The above version exposes the self-location issue. We can agree there is only one coin flip (not two as we explored in our previous exchange). Everyone can also agree that before she sees the room colour, there is complete parity. Heads and Tails are equally likely.
Now suppose she observes that the colour of the room is blue. Seeing this colour would appear to give you different information if the coin landed Heads than if it landed Tails. If the coin landed Heads, the room being painted blue is identified as an independent random event from the coin flip that had equal probability; either blue or red could have been selected for this day. Therefore the event sequence of the coin landing Heads and the room being painted red must be eliminated for Bayesian updating. However if the coin landed Tails, the room being painted blue was linked to her self-location. Monday was not a random event and has no probability. Assuming the coin landed Tails, today is definitely Monday and blue was the only colour that could have been selected for this self-location. Tuesday within Tails is of course ruled out as being the alternative self-location inside that outcome but this can’t be used for Bayesian updating and it doesn’t reduce the probability of Tails.
Therefore, upon seeing blue, it is now 1⁄3 the coin landed Heads and 2⁄3 it landed Tails. The same is would be true if she’d seen the colour red. In this version, using your self-location reasoning, whichever colour she sees, Beauty must become a thirder. Therefore she should logically be a thirder before she even sees the colour.

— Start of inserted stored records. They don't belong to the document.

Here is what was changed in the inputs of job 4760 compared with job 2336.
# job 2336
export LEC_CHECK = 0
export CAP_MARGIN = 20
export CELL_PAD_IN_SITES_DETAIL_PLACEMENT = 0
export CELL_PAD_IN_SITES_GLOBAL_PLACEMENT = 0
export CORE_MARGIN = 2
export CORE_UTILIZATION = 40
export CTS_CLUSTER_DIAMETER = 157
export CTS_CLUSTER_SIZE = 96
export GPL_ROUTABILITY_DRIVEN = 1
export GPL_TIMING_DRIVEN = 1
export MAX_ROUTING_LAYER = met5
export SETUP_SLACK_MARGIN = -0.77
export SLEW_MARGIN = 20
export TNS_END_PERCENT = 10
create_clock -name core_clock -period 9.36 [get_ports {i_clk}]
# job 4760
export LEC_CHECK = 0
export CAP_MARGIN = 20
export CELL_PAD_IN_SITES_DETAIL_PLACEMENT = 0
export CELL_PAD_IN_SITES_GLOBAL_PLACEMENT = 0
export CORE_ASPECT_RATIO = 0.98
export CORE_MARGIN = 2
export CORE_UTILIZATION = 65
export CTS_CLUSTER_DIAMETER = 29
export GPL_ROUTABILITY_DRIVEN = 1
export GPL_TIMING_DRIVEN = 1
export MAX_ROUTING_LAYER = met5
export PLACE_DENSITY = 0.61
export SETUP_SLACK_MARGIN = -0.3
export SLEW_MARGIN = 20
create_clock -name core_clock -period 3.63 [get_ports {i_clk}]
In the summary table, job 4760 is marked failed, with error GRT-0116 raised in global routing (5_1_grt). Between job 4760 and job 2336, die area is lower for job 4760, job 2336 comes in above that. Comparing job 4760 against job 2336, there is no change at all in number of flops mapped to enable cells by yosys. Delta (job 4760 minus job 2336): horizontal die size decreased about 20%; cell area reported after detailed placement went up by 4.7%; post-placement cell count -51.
## old
Design smul_q31, start of the top module:
module smul_q31 (
    input  logic        clk,
    input  logic        reset,
    input  logic        go,
    input  logic [31:0] left,
    input  logic [31:0] right,
    output logic [31:0] out,
    output logic        done
);
  num_smul #(
      .LEFT_WIDTH (32),
      .RIGHT_WIDTH(32),
      .OUT_WIDTH  (32),
      .OUT_LSB    (31)
  ) mul (
      .left (left),
      .right(right),
      .go   (go),
      .reset(reset),
      .clk  (clk),
      .out  (out),
      .done (done)
  );
endmodule
clock: 10.2 ns
lec_check: 0
cap_margin: 20
core_margin: 6
core_utilization: 49
cts_cluster_diameter: 241
cts_cluster_size: 98
max_routing_layer: met4
place_density: 0.43
slew_margin: 20
run.sh (not shown) runs the stock make flow with config.mk's settings and CLKGATE_MAP_FILE=.
old closes out successfully: all stages finished, all timing, DRC and antenna checks passed.
Edits applied to the flow inputs when going from old to new:
-- flow/config.mk --
<<< old, line 9
export CORE_MARGIN = 6
export CORE_UTILIZATION = 49
export CTS_CLUSTER_DIAMETER = 241
export CTS_CLUSTER_SIZE = 98
>>> new, line 9
export CORE_MARGIN = 2
export CORE_UTILIZATION = 72
export CTS_CLUSTER_SIZE = 66
<<< old, line 14
export PLACE_DENSITY = 0.43
>>> new, line 13
==> flow/constraint.sdc <==
create_clock -name core_clock -period 7.08 [get_ports {clk}]
set_input_delay 1.4160 -clock core_clock [delete_from_list [all_inputs] [get_ports {clk}]]
set_output_delay 1.4160 -clock core_clock [all_outputs]
set_load 0.01 [all_outputs]
- new -> stages 100% | layout checks FAIL | setup timing
- Summary of the comparison: non-clock buffer count is higher in new, relative to old.
- old → new: part of the power in combinational logic grew by 8.7 points; fraction of the mapped netlist area in simple logic gates held steady; worst IR drop on VDD grew by about 60%; post-route worst setup slack shrank by 1890 ps.
- Compared with old, new shows number of buffer and inverter stages on the critical path lower by 3.
- Final area in new vs old: up 4900 sq um
- The estimated power of new ends up higher than the estimate for old.
- Going from old to new, reported net switching power +about 70%; final wirelength +6.3%.


yarrow:
smul_q31 again, from the RTL that the note above started with.
## smul_q31
module smul_q31 (
    input  logic        clk,
    input  logic        reset,
    input  logic        go,
    input  logic [31:0] left,
    input  logic [31:0] right,
    output logic [31:0] out,
    output logic        done
);
  num_smul #(
      .LEFT_WIDTH (32),
      .RIGHT_WIDTH(32),
      .OUT_WIDTH  (32),
      .OUT_LSB    (31)
  ) mul (
      .left (left),
      .right(right),
      .go   (go),
      .reset(reset),
      .clk  (clk),
      .out  (out),
      .done (done)
  );
endmodule
make LEC_CHECK=0 CAP_MARGIN=15 CORE_MARGIN=2 CORE_UTILIZATION=72 CTS_CLUSTER_DIAMETER=343 CTS_CLUSTER_SIZE=58 PLACE_DENSITY_LB_ADDON=0.0 SETUP_SLACK_MARGIN=2.06 SLEW_MARGIN=20 TNS_END_PERCENT=45 finish   # period 7.4 ns
Ran to the end and failed final checks on negative setup slack: yarrow.
Changes in xenon relative to yarrow:
Settings: CORE_UTILIZATION: 72 -> 45; CTS_CLUSTER_SIZE: 58 -> unset; CTS_CLUSTER_DIAMETER: 343 -> unset; PLACE_DENSITY_LB_ADDON: 0.0 -> unset; SETUP_SLACK_MARGIN: 2.06 -> 2.5; TNS_END_PERCENT: 45 -> unset; CAP_MARGIN: 15 -> 20; the clock period (ns, I/O delays scaled along): 7.4 -> 8.0.
==> results <==
Comparing yarrow and xenon, the higher clock share of power is on xenon. Between yarrow and xenon, the buffer-and-inverter tally for the worst setup path is lower for yarrow. xenon: all stages complete, timing, DRC and antenna checks passed. yarrow has lower post-CTS setup buffer count than xenon. Against yarrow, first-iteration DRC count in xenon fell by more than a quarter. Core utilization: xenon lower than yarrow. The run showing the greater global-route usage is yarrow. Relative to yarrow, the number of tap instances of xenon is higher by 456. xenon vs yarrow: relative contribution of combinational cells to total power down in xenon. xenon vs. yarrow: number of cells on the worst reg-to-reg path went up by about 4%. Summary of xenon over yarrow: worst hold margin essentially unchanged, core outline area increased 61%.
Input changes introduced in fjord (baseline for comparison: xenon):
Settings: an added CELL_PAD_IN_SITES_GLOBAL_PLACEMENT of 0; a change of CORE_MARGIN from 2 to 9; an added CTS_CLUSTER_SIZE of 89; a change of SLEW_MARGIN from 20 to 40; a change of CAP_MARGIN from 20 to 40.
Results
The final layout from fjord, which completed every stage, passed the timing, design-rule and antenna checks at the end of the flow.
Diff xenon -> fjord: routed wire length increased by 1400 µm relative to the old numbers; number of cells on the worst reg-to-reg path decreased 12%.
fjord against xenon; upper clock frequency limit is up slightly.
Status: non-clock buffer count parity (fjord, xenon)
In fjord the minimum period implied by the final worst setup slack turned out 85 ps lower than in xenon.
Power and IR drop assume default switching activity.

I think we can both agree that this is wrong. If I’m missing something that supports your particular double halfer position and reasoning about self-location, I’d be curious to know it.
Because you’re a double halfer, I see a contradiction in your conclusion about Lotaria’s colour room example. You’ve previously made a distinction between self-locating events, which are guaranteed to happen, and random outcomes that have genuine probability. Your position has been that rules of conditionalisation apply only to random events, not to self location.
In the colour room example, the coin flips are random events. The subsequently experienced colour ‘blue’ is not a random event; it is a confirmation of one of the fixed self-locations within each possible outcome.
By double halfer reasoning, when she sees a blue room, no conditionalisation will be applied apart from the elimination of TT. Since self-locations can’t be conditioned on in the same way, she would say that HH, HT and TH have an equal credence of 1⁄3, even though red room awakenings in two of the outcomes have been eliminated. If the coins landed HH, she doesn’t know whether she’s in the first or second awakening. If the coins landed HT, she know she’s in the first. If the coins landed TH, she knows she’s in the second. But for a double halfer, this information about her location or lack of it can’t be conditioned on to increase or decrease the probability of how the coins landed.
So because you’re a double halfer who treats self-location differently, you would have to say the probability is 2⁄3 that the coin tosses were different in the coloured room example, just as you do in the wake/sleep version. Do you see the consistency of that?
Incidentally I don’t share your view about self-location. I would argue that in the coloured room example, information about her self-location should be conditioned no differently than random events. If so, the answer is indeed 1⁄2 that the coin tosses are different. However, in the first scenario where she’s awake or asleep, I would agree it’s 2⁄3 the coin tosses are different. This makes me a pure halfer rather than a double halfer for the original SBP. I’ve touched on some of the inconsistencies I see with double-halfing.